▶ _REQUIRED ACTION_: Please find all lines containing "slave" in the listing below and copy them.

════════════════

==> src/rtl/ex_result_stage_if.sv <==
// Handshake bundle for ex_result_stage: ALU-side entry inputs, EX/MEM output
// entry and the PC redirect. The block is the slave; its environment is the master.
interface ex_result_stage_if #(
  parameter int XLEN = 32,
  parameter int RD_W = 5
) ();
  logic            in_valid_i;
  logic            in_ready_o;
  logic [XLEN-1:0] alu_result_i;
  logic [XLEN-1:0] pc_i;
  logic [XLEN-1:0] imm_i;
  logic [RD_W-1:0] rd_i;
  logic            rd_we_i;
  logic [1:0]      kind_i;
  logic            out_valid_o;
  logic            out_ready_i;
  logic [XLEN-1:0] out_data_o;
  logic [RD_W-1:0] out_rd_o;
  logic            out_we_o;
  logic            redirect_valid_o;
  logic [XLEN-1:0] redirect_pc_o;
  logic            misalign_o;

  modport slave (
    input  in_valid_i, alu_result_i, pc_i, imm_i, rd_i, rd_we_i, kind_i, out_ready_i,
    output in_ready_o, out_valid_o, out_data_o, out_rd_o, out_we_o,
           redirect_valid_o, redirect_pc_o, misalign_o
  );

  modport master (
    output in_valid_i, alu_result_i, pc_i, imm_i, rd_i, rd_we_i, kind_i, out_ready_i,
    input  in_ready_o, out_valid_o, out_data_o, out_rd_o, out_we_o,
           redirect_valid_o, redirect_pc_o, misalign_o
  );
endinterface

==> src/rtl/ex_result_stage.sv <==
// EX/MEM pipeline register: forms the write-back entry, resolves branches/jumps
// into a one-cycle redirect, and feeds downstream through a two-entry skid buffer.
module ex_result_stage #(
  parameter int XLEN = 32,
  parameter int RD_W = 5
) (
  input  logic              clk_i,
  input  logic              rst_i,
  ex_result_stage_if.slave  bus
);

  localparam logic [1:0] KIND_BRANCH = 2'b01;
  localparam logic [1:0] KIND_JUMP   = 2'b10;

  logic            w_taken;
  logic [XLEN-1:0] w_target;
  logic [XLEN-1:0] w_data;
  logic            w_we;
  logic            w_accept;
  logic            w_drain;

  logic            r_m_valid, r_s_valid;
  logic [XLEN-1:0] r_m_data, r_s_data;
  logic [RD_W-1:0] r_m_rd, r_s_rd;
  logic            r_m_we, r_s_we;
  logic            r_redir_valid;
  logic [XLEN-1:0] r_redir_pc;
  logic            r_misalign;

  logic            w_m_valid_nx, w_s_valid_nx;
  logic [XLEN-1:0] w_m_data_nx, w_s_data_nx;
  logic [RD_W-1:0] w_m_rd_nx, w_s_rd_nx;
  logic            w_m_we_nx, w_s_we_nx;

  assign w_accept = bus.in_valid_i & ~r_s_valid;
  assign w_drain  = r_m_valid & bus.out_ready_i;

  // Entry formation from the current upstream instruction (kind 11 behaves as ALU).
  always_comb begin
    w_taken  = 1'b0;
    w_target = '0;
    w_data   = bus.alu_result_i;
    w_we     = bus.rd_we_i & (bus.rd_i != {RD_W{1'b0}});
    case (bus.kind_i)
      KIND_BRANCH: begin
        w_taken  = bus.alu_result_i[0];
        w_target = bus.pc_i + bus.imm_i;
        w_data   = '0;
        w_we     = 1'b0;
      end
      KIND_JUMP: begin
        w_taken  = 1'b1;
        w_target = bus.alu_result_i & ~XLEN'(1);
        w_data   = bus.pc_i + XLEN'(4);
      end
      default: begin
        w_taken  = 1'b0;
      end
    endcase
  end

  // Skid-buffer next state; S is only ever loaded while M holds and is not draining.
  always_comb begin
    w_m_valid_nx = r_m_valid;
    w_m_data_nx  = r_m_data;
    w_m_rd_nx    = r_m_rd;
    w_m_we_nx    = r_m_we;
    w_s_valid_nx = r_s_valid;
    w_s_data_nx  = r_s_data;
    w_s_rd_nx    = r_s_rd;
    w_s_we_nx    = r_s_we;
    if (r_s_valid) begin
      if (w_drain) begin
        w_m_data_nx  = r_s_data;
        w_m_rd_nx    = r_s_rd;
        w_m_we_nx    = r_s_we;
        w_s_valid_nx = 1'b0;
      end else begin
        w_s_valid_nx = 1'b1;
      end
    end else if (w_accept) begin
      if (!r_m_valid || w_drain) begin
        w_m_valid_nx = 1'b1;
        w_m_data_nx  = w_data;
        w_m_rd_nx    = bus.rd_i;
        w_m_we_nx    = w_we;
      end else begin
        w_s_valid_nx = 1'b1;
        w_s_data_nx  = w_data;
        w_s_rd_nx    = bus.rd_i;
        w_s_we_nx    = w_we;
      end
    end else if (w_drain) begin
      w_m_valid_nx = 1'b0;
    end else begin
      w_m_valid_nx = r_m_valid;
    end
  end

  // Main and skid registers.
  always_ff @(posedge clk_i or posedge rst_i) begin
    if (rst_i) begin
      r_m_valid <= 1'b0;
      r_m_data  <= '0;
      r_m_rd    <= '0;
      r_m_we    <= 1'b0;
      r_s_valid <= 1'b0;
      r_s_data  <= '0;
      r_s_rd    <= '0;
      r_s_we    <= 1'b0;
    end else begin
      r_m_valid <= w_m_valid_nx;
      r_m_data  <= w_m_data_nx;
      r_m_rd    <= w_m_rd_nx;
      r_m_we    <= w_m_we_nx;
      r_s_valid <= w_s_valid_nx;
      r_s_data  <= w_s_data_nx;
      r_s_rd    <= w_s_rd_nx;
      r_s_we    <= w_s_we_nx;
    end
  end

  // Redirect fires on acceptance regardless of downstream backpressure; target holds otherwise.
  always_ff @(posedge clk_i or posedge rst_i) begin
    if (rst_i) begin
      r_redir_valid <= 1'b0;
      r_redir_pc    <= '0;
      r_misalign    <= 1'b0;
    end else if (w_accept && w_taken) begin
      r_redir_valid <= 1'b1;
      r_redir_pc    <= w_target;
      r_misalign    <= w_target[1];
    end else begin
      r_redir_valid <= 1'b0;
    end
  end

  assign bus.in_ready_o       = ~r_s_valid;
  assign bus.out_valid_o      = r_m_valid;
  assign bus.out_data_o       = r_m_data;
  assign bus.out_rd_o         = r_m_rd;
  assign bus.out_we_o         = r_m_we;
  assign bus.redirect_valid_o = r_redir_valid;
  assign bus.redirect_pc_o    = r_redir_pc;
  assign bus.misalign_o       = r_misalign;

endmodule
==> src/flat_wrapper.sv <==
// flat-port wrapper written by rule: the top's interface ports become plain ports
module ex_result_stage_flat 
#(
  parameter int XLEN = 32,
  parameter int RD_W = 5
)
  (clk_i, rst_i, bus_in_valid_i, bus_alu_result_i, bus_pc_i, bus_imm_i, bus_rd_i, bus_rd_we_i, bus_kind_i, bus_out_ready_i, bus_in_ready_o, bus_out_valid_o, bus_out_data_o, bus_out_rd_o, bus_out_we_o, bus_redirect_valid_o, bus_redirect_pc_o, bus_misalign_o);
  ex_result_stage_if #(.XLEN(XLEN), .RD_W(RD_W)) bus_i ();
  input  logic clk_i;
  input  logic rst_i;
  input wire logic [$bits(bus_i.in_valid_i)-1:0] bus_in_valid_i;
  input wire logic [$bits(bus_i.alu_result_i)-1:0] bus_alu_result_i;
  input wire logic [$bits(bus_i.pc_i)-1:0] bus_pc_i;
  input wire logic [$bits(bus_i.imm_i)-1:0] bus_imm_i;
  input wire logic [$bits(bus_i.rd_i)-1:0] bus_rd_i;
  input wire logic [$bits(bus_i.rd_we_i)-1:0] bus_rd_we_i;
  input wire logic [$bits(bus_i.kind_i)-1:0] bus_kind_i;
  input wire logic [$bits(bus_i.out_ready_i)-1:0] bus_out_ready_i;
  output wire logic [$bits(bus_i.in_ready_o)-1:0] bus_in_ready_o;
  output wire logic [$bits(bus_i.out_valid_o)-1:0] bus_out_valid_o;
  output wire logic [$bits(bus_i.out_data_o)-1:0] bus_out_data_o;
  output wire logic [$bits(bus_i.out_rd_o)-1:0] bus_out_rd_o;
  output wire logic [$bits(bus_i.out_we_o)-1:0] bus_out_we_o;
  output wire logic [$bits(bus_i.redirect_valid_o)-1:0] bus_redirect_valid_o;
  output wire logic [$bits(bus_i.redirect_pc_o)-1:0] bus_redirect_pc_o;
  output wire logic [$bits(bus_i.misalign_o)-1:0] bus_misalign_o;
  assign bus_i.in_valid_i = bus_in_valid_i;
  assign bus_i.alu_result_i = bus_alu_result_i;
  assign bus_i.pc_i = bus_pc_i;
  assign bus_i.imm_i = bus_imm_i;
  assign bus_i.rd_i = bus_rd_i;
  assign bus_i.rd_we_i = bus_rd_we_i;
  assign bus_i.kind_i = bus_kind_i;
  assign bus_i.out_ready_i = bus_out_ready_i;
  assign bus_in_ready_o = bus_i.in_ready_o;
  assign bus_out_valid_o = bus_i.out_valid_o;
  assign bus_out_data_o = bus_i.out_data_o;
  assign bus_out_rd_o = bus_i.out_rd_o;
  assign bus_out_we_o = bus_i.out_we_o;
  assign bus_redirect_valid_o = bus_i.redirect_valid_o;
  assign bus_redirect_pc_o = bus_i.redirect_pc_o;
  assign bus_misalign_o = bus_i.misalign_o;
  ex_result_stage #(.XLEN(XLEN), .RD_W(RD_W)) u_core (.clk_i(clk_i), .rst_i(rst_i), .bus(bus_i));
endmodule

════════════════

▶ _WRITTEN REPLY_:
// entry and the PC redirect. The block is the slave; its environment is the master.
  modport slave (
  ex_result_stage_if.slave  bus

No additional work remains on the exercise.